例えば、上述の実施形態および実施例において挙げた数値、構造、形状、材料、原料、プロセスなどはあくまでも例に過ぎず、必要に応じてこれらと異なる数値、構造、形状、材料、原料、プロセスなどを用いても良い。
【0061】
【発明の効果】
以上説明したように、この発明によれば、半導体微粒子と高分子化合物からなるバインダーとを混合したペーストを塗布し、焼成を行うことにより半導体微粒子からなる半導体層を形成した後、半導体層に紫外光を照射することにより、半導体微粒子の光触媒作用によって半導体層中に残存する有機物を除去するようにしていることにより、半導体層中の残留有機物の大幅な低減を図ることができ、紫外光を十分に照射することにより実質的に残留有機物が存在しないようにすることができる。このため、半導体層中の半導体微粒子同士の結合が良好になってそれらの間の電子の移動が容易になり、光電変換効率が向上する。また、半導体層中の残留有機物を減少させるために焼成温度を高くしたり、焼成時間を長くしたりする必要がないため、光電変換効率の減少を防止することもできる。また、半導体層の形成に必要な焼成温度を低く抑えることができることにより、透明導電性基板あるいは基板として安価でフレキシブルなプラスチック基板を用いることも可能である。以上により、光電変換特性に優れた光電変換素子を得ることができる。より一般的には、優れた特性の電子装置を得ることができる。
【図面の簡単な説明】
【図1】この発明の一実施形態による色素増感湿式光電変換素子の要部の断面図である。
【図2】この発明の一実施形態による色素増感湿式光電変換素子の要部の断面図である。
【図3】この発明の一実施形態において酸化チタン微粒子と高分子化合物からなるバインダーとを混合したペーストを塗布し、焼成を行って半導体層を形成した後、この半導体層に紫外光を照射した場合の半導体層の炭素成分含有量と紫外光照射時間との関係を示す略線図である。

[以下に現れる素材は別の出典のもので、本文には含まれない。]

### src/rtl/onectr_arbiter.sv
// Shares one onectr ones-counter between NREQ requesters. One job in flight:
// arbitrate, capture the winner's word, pulse the counter start, wait a fixed
// latency, sample the count and return it tagged with the requester id.
// Optional feature macro: ONECTR_ARB_STATS_EN (jobs_o counts completed jobs;
// tied to zero when undefined).
// Ports:
//   clk, rst              clock, async active-low reset
//   req_i, req_data_i     requests and packed request words
//   gnt_o                 one-cycle one-hot grant
//   busy_o                job in progress
//   ctr_start_o           start pulse to onectr
//   ctr_inport_o          word under count, zero when idle
//   ctr_outport_i         count from onectr
//   resp_valid_o          one-cycle result strobe
//   resp_id_o             requester index of result
//   resp_count_o          ones count of result
//   jobs_o                completed-job counter
module onectr_arbiter
    import onectr_arb_pkg::*;
#(
    parameter int unsigned INPUTSIZE   = 64,
    parameter int unsigned NREQ        = 4,
    parameter int unsigned CTR_LATENCY = INPUTSIZE + 1
) (
    input  logic                                clk,
    input  logic                                rst,
    input  logic [NREQ-1:0]                     req_i,
    input  logic [NREQ*INPUTSIZE-1:0]           req_data_i,
    output logic [NREQ-1:0]                     gnt_o,
    output logic                                busy_o,
    output logic                                ctr_start_o,
    output logic [INPUTSIZE-1:0]                ctr_inport_o,
    input  logic [width_of(INPUTSIZE+1)-1:0]    ctr_outport_i,
    output logic                                resp_valid_o,
    output logic [width_of(NREQ)-1:0]           resp_id_o,
    output logic [width_of(INPUTSIZE+1)-1:0]    resp_count_o,
    output logic [JOBS_W-1:0]                   jobs_o
);

    localparam int unsigned CW  = width_of(INPUTSIZE + 1);
    localparam int unsigned IDW = width_of(NREQ);
    localparam int unsigned WW  = width_of(CTR_LATENCY);

    logic [1:0]           state_q, state_d;
    logic [INPUTSIZE-1:0] data_q, data_d;
    logic [IDW-1:0]       id_q, id_d;
    logic [IDW-1:0]       resp_id_q, resp_id_d;
    logic [CW-1:0]        resp_count_q, resp_count_d;
    logic [WW-1:0]        wait_q, wait_d;
    logic [NREQ-1:0]      gnt_q, gnt_d;
    logic                 busy_q, busy_d;
    logic                 start_q, start_d;
    logic                 resp_valid_q, resp_valid_d;

    logic                 accept_c;
    logic                 win_valid_c;
    logic [IDW-1:0]       win_id_c;
    logic [NREQ-1:0]      win_oh_c;

    rr_arbiter #(.NREQ(NREQ)) u_rr (
        .clk           (clk),
        .rst           (rst),
        .req_i         (req_i),
        .accept_i      (accept_c),
        .win_valid_c_o (win_valid_c),
        .win_id_c_o    (win_id_c),
        .win_oh_c_o    (win_oh_c)
    );

    // Next-state and registered-output decode
    always_comb begin
        state_d      = state_q;
        data_d       = data_q;
        id_d         = id_q;
        resp_id_d    = resp_id_q;
        resp_count_d = resp_count_q;
        wait_d       = wait_q;
        gnt_d        = '0;
        start_d      = 1'b0;
        resp_valid_d = 1'b0;
        accept_c     = 1'b0;
        case (state_q)
            S_IDLE: begin
                if (win_valid_c) begin
                    accept_c = 1'b1;
                    data_d   = req_data_i[32'(win_id_c) * INPUTSIZE +: INPUTSIZE];
                    id_d     = win_id_c;
                    gnt_d    = win_oh_c;
                    start_d  = 1'b1;
                    state_d  = S_LAUNCH;
                end
            end
            S_LAUNCH: begin
                wait_d  = WW'(CTR_LATENCY - 1);
                state_d = S_WAIT;
            end
            S_WAIT: begin
                if (wait_q == '0) begin
                    resp_count_d = ctr_outport_i;
                    resp_id_d    = id_q;
                    resp_valid_d = 1'b1;
                    state_d      = S_RESP;
                end else begin
                    wait_d = wait_q - WW'(1);
                end
            end
            S_RESP: begin
                // Clearing the word makes ctr_inport_o read zero in IDLE
                data_d  = '0;
                state_d = S_IDLE;
            end
            default: state_d = S_IDLE;
        endcase
        busy_d = (state_d != S_IDLE);
    end

    always_ff @(posedge clk or negedge rst) begin
        if (!rst) begin
            state_q      <= S_IDLE;
            data_q       <= '0;
            id_q         <= '0;
            resp_id_q    <= '0;
            resp_count_q <= '0;
            wait_q       <= '0;
            gnt_q        <= '0;
            busy_q       <= 1'b0;
            start_q      <= 1'b0;
            resp_valid_q <= 1'b0;
        end else begin
            state_q      <= state_d;
            data_q       <= data_d;
            id_q         <= id_d;
            resp_id_q    <= resp_id_d;
            resp_count_q <= resp_count_d;
            wait_q       <= wait_d;
            gnt_q        <= gnt_d;
            busy_q       <= busy_d;
            start_q      <= start_d;
            resp_valid_q <= resp_valid_d;
        end
    end

    assign gnt_o        = gnt_q;
    assign busy_o       = busy_q;
    assign ctr_start_o  = start_q;
    assign ctr_inport_o = data_q;
    assign resp_valid_o = resp_valid_q;
    assign resp_id_o    = resp_id_q;
    assign resp_count_o = resp_count_q;

`ifdef ONECTR_ARB_STATS_EN
    logic [JOBS_W-1:0] jobs_q;

    // Count each RESP cycle; wraps naturally
    always_ff @(posedge clk or negedge rst) begin
        if (!rst) begin
            jobs_q <= '0;
        end else if (resp_valid_q) begin
            jobs_q <= jobs_q + JOBS_W'(1);
        end
    end

    assign jobs_o = jobs_q;
`else
    assign jobs_o = '0;
`endif

endmodule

【図4】この発明の一実施形態において酸化チタン微粒子と高分子化合物からなるバインダーとを混合したペーストを塗布し、焼成を行って半導体層を形成した後、この半導体層に紫外光を照射した場合および照射しない場合の色素増感湿式光電変換素子の電流電圧曲線を示す略線図である。
【符号の説明】
1…透明導電性基板、1a…透明基板、1b…透明電極、2…半導体層、3…透明基板、4…白金層、5…電解質層

Claims (15)

  1. 半導体微粒子と高分子化合物からなるバインダーとを混合したペーストを透明導電性基板上に塗布し、焼成を行うことにより上記半導体微粒子からなる半導体層を形成するようにした光電変換素子の製造方法において、
    上記半導体層を形成した後、上記半導体層に紫外光を照射し、上記半導体微粒子の光触媒作用を利用することによって上記半導体層中に残存する有機物を除去するようにした
    ことを特徴とする光電変換素子の製造方法。
  2. 上記半導体微粒子として1種または2種以上の光触媒活性を示す半導体微粒子を用いることを特徴とする請求項1記載の光電変換素子の製造方法。

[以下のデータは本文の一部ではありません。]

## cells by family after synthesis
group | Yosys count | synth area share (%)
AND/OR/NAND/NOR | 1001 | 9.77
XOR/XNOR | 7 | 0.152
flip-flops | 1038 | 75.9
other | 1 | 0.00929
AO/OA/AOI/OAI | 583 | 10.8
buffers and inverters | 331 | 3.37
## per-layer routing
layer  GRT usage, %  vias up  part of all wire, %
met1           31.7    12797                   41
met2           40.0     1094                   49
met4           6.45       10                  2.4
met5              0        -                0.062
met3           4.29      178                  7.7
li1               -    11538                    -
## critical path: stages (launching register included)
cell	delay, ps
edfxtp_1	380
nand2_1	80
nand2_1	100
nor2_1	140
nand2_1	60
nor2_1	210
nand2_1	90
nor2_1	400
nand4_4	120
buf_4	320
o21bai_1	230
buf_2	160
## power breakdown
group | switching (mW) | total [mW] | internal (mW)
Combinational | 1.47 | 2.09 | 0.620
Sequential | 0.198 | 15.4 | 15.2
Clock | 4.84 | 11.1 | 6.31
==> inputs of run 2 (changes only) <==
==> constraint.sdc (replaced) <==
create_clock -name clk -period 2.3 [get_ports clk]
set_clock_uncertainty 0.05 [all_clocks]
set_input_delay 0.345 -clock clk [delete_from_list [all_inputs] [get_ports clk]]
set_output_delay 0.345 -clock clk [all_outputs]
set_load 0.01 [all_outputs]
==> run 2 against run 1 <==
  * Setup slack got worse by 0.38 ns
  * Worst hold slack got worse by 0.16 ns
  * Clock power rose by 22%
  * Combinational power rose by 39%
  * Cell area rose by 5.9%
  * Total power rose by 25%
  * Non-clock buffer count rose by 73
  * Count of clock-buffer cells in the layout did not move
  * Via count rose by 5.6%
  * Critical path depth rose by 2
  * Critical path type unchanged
`config.mk`:
```
export PLATFORM = sky130hd
export DESIGN_NAME = pkt_merger_flat
export DESIGN_NICKNAME = d
export VERILOG_FILES = /design/src/rtl/pkt_merger_if.sv /design/src/rtl/pkt_merger.sv /design/src/flat_wrapper.sv
export SDC_FILE = /design/constraint.sdc
export NUM_CORES = 1
export LEC_CHECK = 0
export ABC_AREA = 1
export BUFFER_PORTS_ARGS = -buffer_cell sky130_fd_sc_hd__buf_2
export CORE_AREA = 2 2 276 278
export CTS_BUF_LIST = sky130_fd_sc_hd__clkbuf_8
export DETAILED_ROUTE_END_ITERATION = 12
export DIE_AREA = 0 0 278 280
export SKIP_LAST_GASP = 1
export SYNTH_ARGS = -nofsm -noshare
export SYNTH_HDL_FRONTEND = slang
export SYNTH_SLANG_ARGS = --single-unit
```
`constraint.sdc`:
```
create_clock -name clk_tb -period 7.1 [get_ports clk_tb]
set_clock_uncertainty 0.05 [all_clocks]
set_input_delay 1.065 -clock clk_tb [delete_from_list [all_inputs] [get_ports clk_tb]]
set_output_delay 1.065 -clock clk_tb [all_outputs]
set_load 0.02 [all_outputs]
```
$ cat config.mk
export PLATFORM = sky130hd
export DESIGN_NAME = mem_stage
export DESIGN_NICKNAME = d
export VERILOG_FILES = /design/src/rtl/mem_stage.sv
export SDC_FILE = /design/constraint.sdc
export NUM_CORES = 1
export LEC_CHECK = 0
export ABC_AREA = 1
export BUFFER_PORTS_ARGS = -buffer_cell sky130_fd_sc_hd__buf_4
export CORE_MARGIN = 1.5
export CORE_UTILIZATION = 45
export CTS_BUF_LIST = sky130_fd_sc_hd__clkbuf_2 sky130_fd_sc_hd__clkbuf_4 sky130_fd_sc_hd__clkbuf_8
export DETAILED_ROUTE_END_ITERATION = 7
export GPL_TIMING_DRIVEN = 0
export MAX_ROUTING_LAYER = met4
export PLACE_DENSITY = 0.8
export SLEW_MARGIN = 20
export SYNTH_ARGS = -nofsm -noshare
export SYNTH_HDL_FRONTEND = slang
export SYNTH_SLANG_ARGS = --single-unit
export TNS_END_PERCENT = 100
$ cat constraint.sdc
create_clock -name clk -period 3.57 [get_ports clk]
set_input_delay 0 -clock clk [delete_from_list [all_inputs] [get_ports clk]]
set_output_delay 0 -clock clk [all_outputs]
set_load 0.02 [all_outputs]
$ cat src/rtl/mem_stage.sv
// mem_stage: memory stage of the five-stage pipeline with the MEM/WB register.
// Issues word loads/stores over a req/ack handshake and freezes upstream while busy.
//
// Ports:
//   clk, rst_n        clock, synchronous active-low reset
//   WB_EN, MEM_R_EN,  EXE results: register write, load, store,
//   MEM_W_EN, ALU_Res,  byte address or ALU result, store data,
//   Val_Rm, Dest        destination register
//   mem_req, mem_we,  registered request to word memory
//   mem_addr, mem_wdata
//   mem_ack, mem_rdata  completion strobe and load data from memory
//   Mem_Stall         combinational freeze for PC/IF/ID/EXE
//   WB_EN_out, MEM_R_EN_out, ALU_Res_out, Mem_Data, Dest_out  MEM/WB register

module mem_stage #(
    parameter logic [31:0] BASE_ADDR = 32'd1024,
    parameter int unsigned ADDR_W    = 16
) (
    input  logic              clk,
    input  logic              rst_n,
    input  logic              WB_EN,
    input  logic              MEM_R_EN,
    input  logic              MEM_W_EN,
    input  logic [31:0]       ALU_Res,
    input  logic [31:0]       Val_Rm,
    input  logic [3:0]        Dest,
    output logic              mem_req,
    output logic              mem_we,
    output logic [ADDR_W-1:0] mem_addr,
    output logic [31:0]       mem_wdata,
    input  logic              mem_ack,
    input  logic [31:0]       mem_rdata,
    output logic              Mem_Stall,
    output logic              WB_EN_out,
    output logic              MEM_R_EN_out,
    output logic [31:0]       ALU_Res_out,
    output logic [31:0]       Mem_Data,
    output logic [3:0]        Dest_out
);

    typedef enum logic {
        IDLE = 1'b0,
        BUSY = 1'b1
    } state_t;

    typedef struct packed {
        logic        wb_en;
        logic        mem_r_en;
        logic [31:0] alu_res;
        logic [3:0]  dest;
    } exe_lat_t;

    state_t   state;
    state_t   state_nxt;
    exe_lat_t lat;

    logic        access;
    logic [31:0] offset;
    logic        addr_unused;

    assign access = MEM_R_EN | MEM_W_EN;
    assign offset = ALU_Res - BASE_ADDR;

    // Byte offset bits and bits beyond the word address are dropped.
    assign addr_unused = ^{offset[31:ADDR_W+2], offset[1:0]};

    always_comb begin
        state_nxt = state;
        Mem_Stall = 1'b0;
        if (rst_n) begin
            unique case (state)
                IDLE: begin
                    Mem_Stall = access;
                    if (access) state_nxt = BUSY;
                end
                BUSY: begin
                    Mem_Stall = !mem_ack;
                    if (mem_ack) state_nxt = IDLE;
                end
                default: ;
            endcase
        end
    end

    always_ff @(posedge clk) begin
        if (!rst_n) begin
            state        <= IDLE;
            lat          <= '0;
            mem_req      <= 1'b0;
            mem_we       <= 1'b0;
            mem_addr     <= '0;
            mem_wdata    <= '0;
            WB_EN_out    <= 1'b0;
            MEM_R_EN_out <= 1'b0;
            ALU_Res_out  <= '0;
            Mem_Data     <= '0;
            Dest_out     <= '0;
        end else begin
            state <= state_nxt;
            unique case (state)
                IDLE: begin
                    if (access) begin
                        // A store wins over a simultaneous load.
                        lat <= '{
                            wb_en:    WB_EN,
                            mem_r_en: MEM_R_EN & ~MEM_W_EN,
                            alu_res:  ALU_Res,
                            dest:     Dest
                        };
                        mem_req      <= 1'b1;
                        mem_we       <= MEM_W_EN;
                        mem_addr     <= offset[ADDR_W+1:2];
                        mem_wdata    <= Val_Rm;
                        WB_EN_out    <= 1'b0;
                        MEM_R_EN_out <= 1'b0;
                        ALU_Res_out  <= '0;
                        Mem_Data     <= '0;
                        Dest_out     <= '0;
                    end else begin
                        WB_EN_out    <= WB_EN;
                        MEM_R_EN_out <= 1'b0;
                        ALU_Res_out  <= ALU_Res;
                        Mem_Data     <= '0;
                        Dest_out     <= Dest;
                    end
                end
                BUSY: begin
                    if (mem_ack) begin
                        mem_req      <= 1'b0;
                        WB_EN_out    <= lat.wb_en;
                        MEM_R_EN_out <= lat.mem_r_en;
                        ALU_Res_out  <= lat.alu_res;
                        Mem_Data     <= lat.mem_r_en ? mem_rdata : 32'd0;
                        Dest_out     <= lat.dest;
                    end else begin
                        WB_EN_out    <= 1'b0;
                        MEM_R_EN_out <= 1'b0;
                        ALU_Res_out  <= '0;
                        Mem_Data     <= '0;
                        Dest_out     <= '0;
                    end
                end
                default: ;
            endcase
        end
    end

endmodule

  3. 上記光触媒活性を示す半導体微粒子は酸化チタン、酸化亜鉛またはチタン酸ストロンチウムからなることを特徴とする請求項1記載の光電変換素子の製造方法。
  4. 上記高分子化合物が増粘性を有する高分子化合物であることを特徴とする請求項1記載の光電変換素子の製造方法。
  5. 上記増粘性を有する高分子化合物はポリエチレングリコールまたはポリスチレンであることを特徴とする請求項4記載の光電変換素子の製造方法。
  6. 半導体微粒子からなる半導体層を用いた光電変換素子において、
    上記半導体微粒子と高分子化合物からなるバインダーとを混合したペーストを透明導電性基板上に塗布し、焼成を行うことにより上記半導体微粒子からなる半導体層を形成した後、上記半導体層に紫外光を照射し、上記半導体微粒子の光触媒作用を利用することによって上記半導体層中に残存する有機物を除去した
    ことを特徴とする光電変換素子。
  7. 半導体微粒子からなる半導体層を用いた光電変換素子において、
    上記半導体層中に有機物が実質的に残留していない
    ことを特徴とする光電変換素子。
  8. 上記半導体層の炭素成分含有量が1原子%以下であることを特徴とする請求項7記載の光電変換素子。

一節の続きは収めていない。